## [Required work]
Look over the data below and give the number of lines containing the word "tree", with no other words.

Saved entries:
---*---
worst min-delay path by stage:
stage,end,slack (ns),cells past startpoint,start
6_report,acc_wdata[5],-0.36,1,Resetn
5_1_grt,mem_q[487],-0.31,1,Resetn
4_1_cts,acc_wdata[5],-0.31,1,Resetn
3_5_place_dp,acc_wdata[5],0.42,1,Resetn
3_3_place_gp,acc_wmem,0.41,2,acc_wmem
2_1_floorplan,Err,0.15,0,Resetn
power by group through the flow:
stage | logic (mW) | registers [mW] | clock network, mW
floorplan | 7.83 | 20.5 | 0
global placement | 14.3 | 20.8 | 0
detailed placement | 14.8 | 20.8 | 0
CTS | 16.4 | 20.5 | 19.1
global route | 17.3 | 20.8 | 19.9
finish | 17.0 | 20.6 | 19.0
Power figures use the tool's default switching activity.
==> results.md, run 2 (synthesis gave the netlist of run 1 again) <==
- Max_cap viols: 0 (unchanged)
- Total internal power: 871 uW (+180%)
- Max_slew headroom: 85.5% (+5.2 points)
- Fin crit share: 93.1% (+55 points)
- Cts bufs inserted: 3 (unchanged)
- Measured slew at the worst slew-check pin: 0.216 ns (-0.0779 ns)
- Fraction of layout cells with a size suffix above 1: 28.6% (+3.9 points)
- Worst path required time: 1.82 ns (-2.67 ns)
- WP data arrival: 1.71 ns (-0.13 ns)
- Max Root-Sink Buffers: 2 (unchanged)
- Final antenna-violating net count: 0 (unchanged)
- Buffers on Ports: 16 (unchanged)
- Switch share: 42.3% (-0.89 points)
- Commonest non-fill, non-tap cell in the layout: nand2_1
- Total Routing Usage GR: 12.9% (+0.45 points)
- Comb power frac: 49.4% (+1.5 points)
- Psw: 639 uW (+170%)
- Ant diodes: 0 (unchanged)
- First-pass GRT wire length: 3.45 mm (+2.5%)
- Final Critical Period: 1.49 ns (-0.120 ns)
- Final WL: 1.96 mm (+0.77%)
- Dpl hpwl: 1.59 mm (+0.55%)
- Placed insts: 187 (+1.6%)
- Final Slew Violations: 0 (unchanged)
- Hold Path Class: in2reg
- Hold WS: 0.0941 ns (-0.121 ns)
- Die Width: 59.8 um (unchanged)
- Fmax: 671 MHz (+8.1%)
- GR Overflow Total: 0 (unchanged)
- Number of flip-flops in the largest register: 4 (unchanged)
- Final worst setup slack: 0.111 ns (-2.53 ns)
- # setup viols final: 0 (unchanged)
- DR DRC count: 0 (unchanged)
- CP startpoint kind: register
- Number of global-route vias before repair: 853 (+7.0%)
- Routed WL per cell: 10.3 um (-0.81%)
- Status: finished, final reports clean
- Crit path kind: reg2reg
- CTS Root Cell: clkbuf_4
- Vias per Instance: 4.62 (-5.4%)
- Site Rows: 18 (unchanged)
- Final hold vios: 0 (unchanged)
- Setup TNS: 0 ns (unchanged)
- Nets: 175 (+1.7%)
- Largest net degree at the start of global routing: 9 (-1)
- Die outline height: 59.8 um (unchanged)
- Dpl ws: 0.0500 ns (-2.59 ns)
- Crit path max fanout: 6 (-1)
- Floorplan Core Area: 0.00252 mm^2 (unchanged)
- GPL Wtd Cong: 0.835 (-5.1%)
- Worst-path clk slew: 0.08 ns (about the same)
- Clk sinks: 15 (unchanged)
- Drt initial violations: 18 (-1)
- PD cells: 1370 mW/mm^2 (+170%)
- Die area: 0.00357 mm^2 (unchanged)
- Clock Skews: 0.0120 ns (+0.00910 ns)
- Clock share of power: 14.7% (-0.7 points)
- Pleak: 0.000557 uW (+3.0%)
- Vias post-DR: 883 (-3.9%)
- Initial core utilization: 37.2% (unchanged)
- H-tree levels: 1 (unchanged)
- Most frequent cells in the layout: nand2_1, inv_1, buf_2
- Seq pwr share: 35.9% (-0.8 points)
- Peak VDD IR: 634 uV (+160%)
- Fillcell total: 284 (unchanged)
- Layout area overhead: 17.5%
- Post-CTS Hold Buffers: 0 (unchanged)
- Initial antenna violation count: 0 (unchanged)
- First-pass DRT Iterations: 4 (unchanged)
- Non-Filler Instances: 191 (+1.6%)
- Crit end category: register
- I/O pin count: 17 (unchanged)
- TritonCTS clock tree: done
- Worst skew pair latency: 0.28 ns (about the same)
---*---
## [Written solution]
2